With the large data volumes at play, it is commonly advised that dedicated processing, storage and networking equipment be deployed in separate racks to avoid potential performance and latency issues. Running Hadoop in a virtual environment is said to be best avoided for the same reasons.
As a distributed file system, the cost implications for running Hadoop over a SAN are also prohibitive. Storage systems for Hadoop are almost always local disks or attached RAID, and SAN-attached Hadoop clusters will often run into performance issues.
To help find a way through these issues the Apache Software Foundation, the overseer of Hadoop and Spark, has come up with the following advice:
- Hadoop, including HDFS (Hadoop Distributed File System), is suited for distributed storage and distributed processing using commodity hardware.

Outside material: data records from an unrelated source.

`src/rtl/core/hpv_pkg.sv`:
```
// hpv_pkg: shared constants, result codes and types for the histogram
// peak and valley finder; no dependencies
`timescale 1ns / 1ps

package hpv_pkg;

    // histogram geometry
    localparam int NUM_BINS   = 256;
    localparam int IDX_BITS   = $clog2(NUM_BINS);
    localparam int COUNT_BITS = 32;
    localparam int THR_BITS   = 32;
    localparam int TOTAL_BITS = IDX_BITS + 1;

    // result queue geometry
    localparam int FIFO_DEPTH = 8;
    localparam int PTR_BITS   = $clog2(FIFO_DEPTH);
    localparam int FILL_BITS  = PTR_BITS + 1;
    localparam int MAX_PUSH   = 3;

    // result kinds
    typedef enum logic [1:0] {
        KIND_VALLEY = 2'd0,
        KIND_PEAK   = 2'd1,
        KIND_OK     = 2'd2,
        KIND_FAIL   = 2'd3
    } t_kind;

    // one queued result
    typedef struct packed {
        logic [IDX_BITS-1:0]   idx;
        t_kind                 kind;
        logic [TOTAL_BITS-1:0] total;
        logic                  last;
    } t_result;

endpackage

```
`src/rtl/core/hpv_if.sv`:
```
// hpv_if: valid/ready channels of the histogram peak and valley finder
// depends on hpv_pkg
`timescale 1ns / 1ps

// bin input channel
interface hpv_bin_if import hpv_pkg::*; ();
    logic        valid;
    logic        ready;
    logic [31:0] bin_count;
    logic        final_bin;

    modport source (output valid, output bin_count, output final_bin, input ready);
    modport sink   (input valid, input bin_count, input final_bin, output ready);
endinterface

// result output channel
interface hpv_result_if import hpv_pkg::*; ();
    logic                  valid;
    logic                  ready;
    logic [IDX_BITS-1:0]   extremum_index;
    logic [1:0]            result_kind;
    logic [TOTAL_BITS-1:0] extrema_found;
    logic                  end_of_run;

    modport source (output valid, output extremum_index, output result_kind,
                    output extrema_found, output end_of_run, input ready);
    modport sink   (input valid, input extremum_index, input result_kind,
                    input extrema_found, input end_of_run, output ready);
endinterface

// threshold write channel
interface hpv_cfg_if import hpv_pkg::*; ();
    logic                valid;
    logic                ready;
    logic [THR_BITS-1:0] hysteresis_threshold;

    modport source (output valid, output hysteresis_threshold, input ready);
    modport sink   (input valid, input hysteresis_threshold, output ready);
endinterface

```
`src/rtl/core/histogram_peak_valley_finder.sv`:
```
// histogram_peak_valley_finder: top level, hysteresis peak/valley search
// depends on hpv_pkg and the channels in hpv_if
`timescale 1ns / 1ps

// Bins stream in from index zero, one bin per transaction, and the block
// answers with alternating valley and peak indices, then one done result
// (success or failure) after the bin marked final or the bin at index
// NUM_BINS-1. A bin is accepted every cycle as long as the eight-entry
// result queue has room for three results. The bin is registered in the
// input register and evaluated from there, and its results are written into
// the queue, from which they are offered. Results leave at one per cycle
// through the output channel while the sink is ready, so a sink that stalls,
// or a run of bins that each yield several results, throttles input through
// the queue fill. The threshold must be written only while the block is
// idle; the block itself does not enforce this. Its channel is always ready.
module histogram_peak_valley_finder
    import hpv_pkg::*;
(
    input  logic                i_clk,
    input  logic                i_rst_n,
    hpv_bin_if.sink             i_bin,
    hpv_cfg_if.sink             i_cfg,
    hpv_result_if.source        o_result
);

    // configuration
    logic [THR_BITS-1:0]   r_threshold;

    // input register
    logic                  r_in_valid;
    logic [COUNT_BITS-1:0] r_in_count;
    logic                  r_in_final;

    // run state
    logic [IDX_BITS-1:0]   r_bin_index;
    logic [COUNT_BITS-1:0] r_prev_count;
    logic                  r_rising;
    logic                  r_started;
    logic                  r_failed;
    logic [COUNT_BITS-1:0] r_peak_height;
    logic [IDX_BITS-1:0]   r_peak_pos;
    logic [COUNT_BITS-1:0] r_valley_height;
    logic [IDX_BITS-1:0]   r_valley_pos;
    logic [IDX_BITS-1:0]   r_last_pos;
    logic [TOTAL_BITS-1:0] r_total;

    logic [IDX_BITS-1:0]   n_bin_index;
    logic                  n_rising;
    logic                  n_started;
    logic                  n_failed;
    logic [COUNT_BITS-1:0] n_peak_height;
    logic [IDX_BITS-1:0]   n_peak_pos;
    logic [COUNT_BITS-1:0] n_valley_height;
    logic [IDX_BITS-1:0]   n_valley_pos;
    logic [IDX_BITS-1:0]   n_last_pos;
    logic [TOTAL_BITS-1:0] n_total;

    // result queue
    t_result               r_fifo [FIFO_DEPTH];
    logic [PTR_BITS-1:0]   r_wr_ptr;
    logic [PTR_BITS-1:0]   r_rd_ptr;
    logic [FILL_BITS-1:0]  r_fill;

    // step results
    logic                  w_proc;
    logic                  w_last;
    logic                  w_mid_v;
    t_result               w_mid;
    logic                  w_fin_v;
    t_result               w_fin;
    t_result               w_done;
    logic                  w_pop;
    logic [FILL_BITS-1:0]  w_push_n;
    logic [PTR_BITS-1:0]   w_fin_ptr;
    logic [PTR_BITS-1:0]   w_done_ptr;

    // handshakes
    assign w_proc        = r_in_valid && ((FILL_BITS'(FIFO_DEPTH) - r_fill) >=
                                          FILL_BITS'(MAX_PUSH));
    assign i_bin.ready   = !r_in_valid || w_proc;
    assign i_cfg.ready   = 1'b1;
    assign w_pop         = o_result.valid && o_result.ready;

    // threshold register
    always_ff @(posedge i_clk) begin
        if (!i_rst_n) begin
            r_threshold <= '0;
        end else if (i_cfg.valid) begin
            r_threshold <= i_cfg.hysteresis_threshold;
        end
    end

    // input register
    always_ff @(posedge i_clk) begin
        if (!i_rst_n) begin
            r_in_valid <= 1'b0;
        end else if (i_bin.ready) begin
            r_in_valid <= i_bin.valid;
        end
    end

    always_ff @(posedge i_clk) begin
        if (i_bin.valid && i_bin.ready) begin
            r_in_count <= i_bin.bin_count[COUNT_BITS-1:0];
            r_in_final <= i_bin.final_bin;
        end
    end

    // one bin step: direction, hysteresis commits and run closing
    always_comb begin
        logic [IDX_BITS-1:0] i;
        logic [COUNT_BITS-1:0] c;
        i               = r_bin_index;
        c               = r_in_count;
        n_rising        = r_rising;
        n_started       = r_started;
        n_failed        = r_failed;
        n_peak_height   = r_peak_height;
        n_peak_pos      = r_peak_pos;
        n_valley_height = r_valley_height;
        n_valley_pos    = r_valley_pos;
        n_last_pos      = r_last_pos;
        n_total         = r_total;
        n_bin_index     = i + IDX_BITS'(1);
        w_mid_v         = 1'b0;
        w_mid           = '{idx: '0, kind: KIND_VALLEY, total: '0, last: 1'b0};
        w_fin_v         = 1'b0;
        w_fin           = '{idx: '0, kind: KIND_VALLEY, total: '0, last: 1'b0};
        w_done          = '{idx: '0, kind: KIND_OK, total: '0, last: 1'b1};
        w_last          = r_in_final || (i == IDX_BITS'(NUM_BINS - 1));

        if (i == '0) begin
            // bin zero above threshold fails the run
            if (c > r_threshold) begin
                n_failed = 1'b1;
            end
        end else if (!r_failed) begin
            // first valley: the bin right before the first non-zero bin past bin zero
            if (!r_started && c != '0) begin
                n_started    = 1'b1;
                n_valley_pos = i - IDX_BITS'(1);
                n_total      = n_total + TOTAL_BITS'(1);
                n_last_pos   = i - IDX_BITS'(1);
                w_mid_v      = 1'b1;
                w_mid        = '{idx: i - IDX_BITS'(1), kind: KIND_VALLEY,
                                 total: n_total, last: 1'b0};
            end
            if (n_started) begin
                if (c > r_prev_count) begin
                    n_rising = 1'b1;
                end else if (c < r_prev_count) begin
                    n_rising = 1'b0;
                end
                if (n_rising) begin
                    // climbing away from the tentative valley
                    if (c > n_valley_height && (c - n_valley_height) > r_threshold) begin
                        if (n_total > TOTAL_BITS'(1) && n_valley_pos > n_last_pos) begin
                            n_total       = n_total + TOTAL_BITS'(1);
                            n_last_pos    = n_valley_pos;
                            w_mid_v       = 1'b1;
                            w_mid         = '{idx: n_valley_pos, kind: KIND_VALLEY,
                                              total: n_total, last: 1'b0};
                            n_peak_height = n_valley_height;
                        end
                        if (c > n_peak_height) begin
                            n_peak_height = c;
                            n_peak_pos    = i;
                        end
                    end
                end else begin
                    // falling away from the tentative peak
                    if (n_peak_height > c && (n_peak_height - c) > r_threshold) begin
                        if (n_peak_pos > n_last_pos) begin
                            n_total         = n_total + TOTAL_BITS'(1);
                            n_last_pos      = n_peak_pos;
                            w_mid_v         = 1'b1;
                            w_mid           = '{idx: n_peak_pos, kind: KIND_PEAK,
                                                total: n_total, last: 1'b0};
                            n_valley_height = n_peak_height;
                        end
                        if (c < n_valley_height) begin
                            n_valley_height = c;
                            n_valley_pos    = i;
                        end
                    end
                end
            end
        end

        // close the run: pending valley, then done
        if (w_last) begin
            if (n_failed) begin
                w_done = '{idx: '0, kind: KIND_FAIL, total: '0, last: 1'b1};
            end else begin
                if (n_started && n_valley_pos > n_last_pos) begin
                    n_total = n_total + TOTAL_BITS'(1);
                    w_fin_v = 1'b1;
                    w_fin   = '{idx: n_valley_pos, kind: KIND_VALLEY,
                                total: n_total, last: 1'b0};
                end
                w_done = '{idx: '0, kind: KIND_OK, total: n_total, last: 1'b1};
            end
            n_bin_index     = '0;
            n_rising        = 1'b1;
            n_started       = 1'b0;
            n_failed        = 1'b0;
            n_peak_height   = '0;
            n_peak_pos      = '0;
            n_valley_height = '0;
            n_valley_pos    = '0;
            n_last_pos      = '0;
            n_total         = '0;
        end
    end

    // run state registers
    always_ff @(posedge i_clk) begin
        if (!i_rst_n) begin
            r_bin_index     <= '0;
            r_prev_count    <= '0;
            r_rising        <= 1'b1;
            r_started       <= 1'b0;
            r_failed        <= 1'b0;
            r_peak_height   <= '0;
            r_peak_pos      <= '0;
            r_valley_height <= '0;
            r_valley_pos    <= '0;
            r_last_pos      <= '0;
            r_total         <= '0;
        end else if (w_proc) begin
            r_bin_index     <= n_bin_index;
            r_prev_count    <= w_last ? '0 : r_in_count;
            r_rising        <= n_rising;
            r_started       <= n_started;
            r_failed        <= n_failed;
            r_peak_height   <= n_peak_height;
            r_peak_pos      <= n_peak_pos;
            r_valley_height <= n_valley_height;
            r_valley_pos    <= n_valley_pos;
            r_last_pos      <= n_last_pos;
            r_total         <= n_total;
        end
    end

    // queue write positions, results packed in order
    assign w_fin_ptr  = r_wr_ptr + PTR_BITS'(w_mid_v);
    assign w_done_ptr = w_fin_ptr + PTR_BITS'(w_fin_v);
    assign w_push_n   = w_proc ? (FILL_BITS'(w_mid_v) + FILL_BITS'(w_fin_v) +
                                  FILL_BITS'(w_last)) : '0;

    always_ff @(posedge i_clk) begin
        if (w_proc) begin
            if (w_mid_v) begin
                r_fifo[r_wr_ptr] <= w_mid;
            end
            if (w_fin_v) begin
                r_fifo[w_fin_ptr] <= w_fin;
            end
            if (w_last) begin
                r_fifo[w_done_ptr] <= w_done;
            end
        end
    end

    // queue pointers and fill
    always_ff @(posedge i_clk) begin
        if (!i_rst_n) begin
            r_wr_ptr <= '0;
            r_rd_ptr <= '0;
            r_fill   <= '0;
        end else begin
            r_wr_ptr <= r_wr_ptr + PTR_BITS'(w_push_n);
            r_rd_ptr <= r_rd_ptr + PTR_BITS'(w_pop);
            r_fill   <= r_fill + w_push_n - FILL_BITS'(w_pop);
        end
    end

    // output channel
    assign o_result.valid          = (r_fill != '0);
    assign o_result.extremum_index = r_fifo[r_rd_ptr].idx;
    assign o_result.result_kind    = r_fifo[r_rd_ptr].kind;
    assign o_result.extrema_found  = r_fifo[r_rd_ptr].total;
    assign o_result.end_of_run     = r_fifo[r_rd_ptr].last;

`ifndef SYNTHESIS
    // queue never overfills
    a_fill_bound: assert property (@(posedge i_clk) disable iff (!i_rst_n)
        r_fill <= FILL_BITS'(FIFO_DEPTH))
        else $error("result queue overfilled");

    // a closing bin restarts the run at bin zero
    a_run_restart: assert property (@(posedge i_clk) disable iff (!i_rst_n)
        (w_proc && w_last) |=> (r_bin_index == '0 && !r_started && r_total == '0))
        else $error("run state not cleared after closing bin");

    // a failed run reports no extrema
    a_fail_total: assert property (@(posedge i_clk) disable iff (!i_rst_n)
        (o_result.valid && o_result.result_kind == KIND_FAIL) |->
        (o_result.extrema_found == '0 && o_result.end_of_run))
        else $error("failure result carries extrema");
`endif

endmodule

```
`src/flat_wrapper.sv`:
```
// flat-port wrapper written by rule: the top's interface ports become plain ports
module histogram_peak_valley_finder_flat import hpv_pkg::*;
  (i_clk, i_rst_n, i_bin_valid, i_bin_bin_count, i_bin_final_bin, i_bin_ready, i_cfg_valid, i_cfg_hysteresis_threshold, i_cfg_ready, o_result_valid, o_result_extremum_index, o_result_result_kind, o_result_extrema_found, o_result_end_of_run, o_result_ready);
  hpv_bin_if i_bin_i ();
  hpv_cfg_if i_cfg_i ();
  hpv_result_if o_result_i ();
  input  logic i_clk;
  input  logic i_rst_n;
  input wire logic [$bits(i_bin_i.valid)-1:0] i_bin_valid;
  input wire logic [$bits(i_bin_i.bin_count)-1:0] i_bin_bin_count;
  input wire logic [$bits(i_bin_i.final_bin)-1:0] i_bin_final_bin;
  output wire logic [$bits(i_bin_i.ready)-1:0] i_bin_ready;
  input wire logic [$bits(i_cfg_i.valid)-1:0] i_cfg_valid;
  input wire logic [$bits(i_cfg_i.hysteresis_threshold)-1:0] i_cfg_hysteresis_threshold;
  output wire logic [$bits(i_cfg_i.ready)-1:0] i_cfg_ready;
  output wire logic [$bits(o_result_i.valid)-1:0] o_result_valid;
  output wire logic [$bits(o_result_i.extremum_index)-1:0] o_result_extremum_index;
  output wire logic [$bits(o_result_i.result_kind)-1:0] o_result_result_kind;
  output wire logic [$bits(o_result_i.extrema_found)-1:0] o_result_extrema_found;
  output wire logic [$bits(o_result_i.end_of_run)-1:0] o_result_end_of_run;
  input wire logic [$bits(o_result_i.ready)-1:0] o_result_ready;
  assign i_bin_i.valid = i_bin_valid;
  assign i_bin_i.bin_count = i_bin_bin_count;
  assign i_bin_i.final_bin = i_bin_final_bin;
  assign i_bin_ready = i_bin_i.ready;
  assign i_cfg_i.valid = i_cfg_valid;
  assign i_cfg_i.hysteresis_threshold = i_cfg_hysteresis_threshold;
  assign i_cfg_ready = i_cfg_i.ready;
  assign o_result_valid = o_result_i.valid;
  assign o_result_extremum_index = o_result_i.extremum_index;
  assign o_result_result_kind = o_result_i.result_kind;
  assign o_result_extrema_found = o_result_i.extrema_found;
  assign o_result_end_of_run = o_result_i.end_of_run;
  assign o_result_i.ready = o_result_ready;
  histogram_peak_valley_finder u_core (.i_clk(i_clk), .i_rst_n(i_rst_n), .i_bin(i_bin_i), .i_cfg(i_cfg_i), .o_result(o_result_i));
endmodule
```
`config.mk`:
```
export PLATFORM = sky130hd
export DESIGN_NAME = histogram_peak_valley_finder_flat
export DESIGN_NICKNAME = d
export VERILOG_FILES = /design/src/rtl/core/hpv_pkg.sv /design/src/rtl/core/hpv_if.sv /design/src/rtl/core/histogram_peak_valley_finder.sv /design/src/flat_wrapper.sv
export SDC_FILE = /design/constraint.sdc
export NUM_CORES = 2
export LEC_CHECK = 0
export BUFFER_PORTS_ARGS = -buffer_cell sky130_fd_sc_hd__buf_2
export CAP_MARGIN = 20
export CORE_MARGIN = 2
export CORE_UTILIZATION = 45
export DETAILED_ROUTE_END_ITERATION = 6
export PLACE_DENSITY_LB_ADDON = 0.08
export SLEW_MARGIN = 20
export SYNTH_ARGS = -nofsm -noshare
export SYNTH_HDL_FRONTEND = slang
export SYNTH_SLANG_ARGS = --single-unit
```
`constraint.sdc`:
```
create_clock -name i_clk -period 12.6 [get_ports i_clk]
set_input_delay 2.52 -clock i_clk [delete_from_list [all_inputs] [get_ports i_clk]]
set_output_delay 2.52 -clock i_clk [all_outputs]
set_load 0.01 [all_outputs]
```
# Word-level counts from Yosys, hierarchy flattened
# Memories as Yosys holds them, arrays and structs flattened. A register that Yosys moved wholly into a read port is not among the register bits.
# Cells that the tools add are included.
classes:
  add_sub_neg: 16
  n_mul: 0
  div: 0
  order_cmp: 14
  eq_ne: 4
  shifts: 0
  muxes: 125
  bitwise_logic: 0
  reduce_logical: 24
op_table:
  columns: ["cell", "n"]
  rows:
  - ["$mux 32", 27]
  - ["$mux 20", 13]
  - ["$mux 8", 30]
  - ["$gt 32x32->1", 7]
  - ["$mux 9", 13]
  - ["$lt 32x32->1", 2]
  - ["$sub 32x32->32", 2]
  - ["$mux 1", 39]
  - ["$reduce_bool 32->1", 1]
  - ["$add 9x1->9 const B", 3]
  - ["$gt 8x8->1", 3]
  - ["$reduce_and 6->1", 2]
  - ["$mux 11", 1]
  - ["$reduce_bool 2->1", 5]
  - ["$add 3x1->3", 3]
  - ["$gt 9x1->1 const B", 1]
  - ["$add 8x1->8 const B", 1]
  - ["$eq 8x8->1 const B", 1]
  - ["$logic_and 1x1->1", 8]
  - ["$logic_not 8->1", 1]
  - ["$sub 8x1->8 const B", 1]
  - ["$reduce_and 7->1", 1]
  - ["$add 4x1->4", 1]
  - ["$add 4x4->4", 1]
  - ["other kinds (13)", 16]
word_totals:
  register_bits: 216
  latch_bits: 0
  ram_bits: 160
  romBits: 0
  in_bits: 70
  word_cells: 202
  n_memories: 1
mem_list:
  columns: ["name", "words", "word_bits", "rd", "rd_clocked_by_memory_dff", "wr", "line_no", "text"]
  rows:
  - ["u_core.r_fifo", 8, 20, 1, 1, 3, "histogram_peak_valley_finder.sv:59", "t_result r_fifo [FIFO_DEPTH];"]

# Longest topological paths before layout
logic_depth:
  depth_word: 29
  depth_mapped: 53

# Worst setup path before layout
# OpenSTA, ideal clock, no wires.
synth_path:
  kind: "register to register"
  startpoint: "reg u_core.r_in_count[1]"
  endpoint: "mem u_core.r_fifo[7][10] (netlist bit), enable pin"
  arrival_time_ns: 10.416
  required_ns: 12.251
  slack_ns: 1.835
  path_stages_with_launch: 50
  n_path_buf: 6
  period_less_slack_ns: 10.765
  cell_sequence: "edfxtp_1 -> nor4_2 -> nand4_2 -> o21ai_4 -> inv_2 -> clkbuf_1 -> clkbuf_1 -> and2_1 -> nor2_1 -> inv_1 -> ha_1 -> a21o_1 -> a21oi_1 -> a21boi_0 -> o21ai_1 -> inv_2 -> clkbuf_1 -> a21oi_1 -> [... 14 more ...] -> ha_1 -> nor2b_1 -> o21a_1 -> o21a_1 -> o21ai_0 -> a21oi_1 -> o31ai_1 -> or3_1 -> and3b_1 -> clkbuf_1 -> clkbuf_1 -> ha_1 -> ha_1 -> xnor2_1 -> nor3_1 -> nand3_1 -> clkbuf_1 -> nand3_1"
synth_lines:
  columns: ["item", "line_no", "text"]
  rows:
  - ["from (decl)", "histogram_peak_valley_finder.sv:31", "logic [COUNT_BITS-1:0] r_in_count;"]
  - ["from (signal assigned)", "histogram_peak_valley_finder.sv:104", "r_in_count <= i_bin.bin_count[COUNT_BITS-1:0];"]
  - ["to (decl)", "histogram_peak_valley_finder.sv:59", null]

It is fault tolerant, scalable, and extremely simple to expand.
- HDFS, used to provide large-scale clustering of Hadoop systems and that sees files stored in blocks on datanodes, can be widely configured. However, configurations need only be tuned for very large clusters. An HDFS cluster can recognize the topology of racks where each node is placed. It is important, therefore, to configure this topology to optimize the data capacity and usage.
Also worth nothing is the fact that raw storage capacity for Hadoop can be directly attached.
That’s the architectural thought, then, but no matter what your chosen approach to applying advanced analytics to big-data sets it cannot live in isolation from investing in suitable and robust storage at the right scale. Think, for example, systems capable of scaling to 60PB of data under a single file system and that enable processing, storing and analysis in one system.
Another key, and potentially hidden, aspect of this is that the data storage costs must be kept low and data compression features are likely to be used.
Times are a-changing and that means analytics are changing, too. Big-data analytics for many applications are now likely to be real time and not the batch processes that totally dominated traditional analytics. This has obvious implications for the type of storage infrastructure and the use of flash for performance.
What should that infrastructure look like? Your goal should be to scale up to real-time analytics or scale out to include the big data sets in your analytics environment, or – depending on the workload in question – both.
Underpinning this is a need for a high-performance, scalable infrastructure that’s able to acquire, store, and protect data. It should also be capable of running both commercial and open-source analytics applications and of drawing on data from a range of structured and unstructured repositories.
This, of course, has implications for your data center: can it sustain and deliver all of this? To that end, you’ll need to assess the condition of your data centre and plan possible upgrades to computing, storage, and networking.
Big data means business analytics has gone beyond being a purely desktop consideration - it’s become part of the storage infrastructure, and that’s changing the storage technologies, the architectures and the media you’ll need.